▸ Problem to solve
From the first line to the last, write out the records exactly.

▸ Data records
☆ ☆ ☆ ☆
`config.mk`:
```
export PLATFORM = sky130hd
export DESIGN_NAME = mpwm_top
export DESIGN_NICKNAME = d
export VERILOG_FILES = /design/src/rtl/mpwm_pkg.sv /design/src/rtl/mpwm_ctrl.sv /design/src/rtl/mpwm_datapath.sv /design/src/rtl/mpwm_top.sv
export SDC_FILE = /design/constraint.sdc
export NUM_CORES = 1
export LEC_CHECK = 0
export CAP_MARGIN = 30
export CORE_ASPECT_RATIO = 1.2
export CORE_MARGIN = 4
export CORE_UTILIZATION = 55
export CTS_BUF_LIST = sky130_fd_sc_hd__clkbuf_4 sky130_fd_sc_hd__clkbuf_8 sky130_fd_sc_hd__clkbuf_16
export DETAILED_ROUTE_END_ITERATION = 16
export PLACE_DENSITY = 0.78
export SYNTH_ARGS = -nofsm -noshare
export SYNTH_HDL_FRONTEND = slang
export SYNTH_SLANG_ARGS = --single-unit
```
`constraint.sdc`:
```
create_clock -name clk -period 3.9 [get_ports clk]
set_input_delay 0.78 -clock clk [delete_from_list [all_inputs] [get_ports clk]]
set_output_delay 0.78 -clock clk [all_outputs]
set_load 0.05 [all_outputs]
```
☆ ☆ ☆ ☆
▸ Response to the exercise
`config.mk`:
```
export PLATFORM = sky130hd
export DESIGN_NAME = mpwm_top
export DESIGN_NICKNAME = d
export VERILOG_FILES = /design/src/rtl/mpwm_pkg.sv /design/src/rtl/mpwm_ctrl.sv /design/src/rtl/mpwm_datapath.sv /design/src/rtl/mpwm_top.sv
export SDC_FILE = /design/constraint.sdc
export NUM_CORES = 1
export LEC_CHECK = 0
export CAP_MARGIN = 30
export CORE_ASPECT_RATIO = 1.2
export CORE_MARGIN = 4
export CORE_UTILIZATION = 55
export CTS_BUF_LIST = sky130_fd_sc_hd__clkbuf_4 sky130_fd_sc_hd__clkbuf_8 sky130_fd_sc_hd__clkbuf_16
export DETAILED_ROUTE_END_ITERATION = 16
export PLACE_DENSITY = 0.78
export SYNTH_ARGS = -nofsm -noshare
export SYNTH_HDL_FRONTEND = slang
export SYNTH_SLANG_ARGS = --single-unit
```
`constraint.sdc`:
```
create_clock -name clk -period 3.9 [get_ports clk]
set_input_delay 0.78 -clock clk [delete_from_list [all_inputs] [get_ports clk]]
set_output_delay 0.78 -clock clk [all_outputs]
set_load 0.05 [all_outputs]
```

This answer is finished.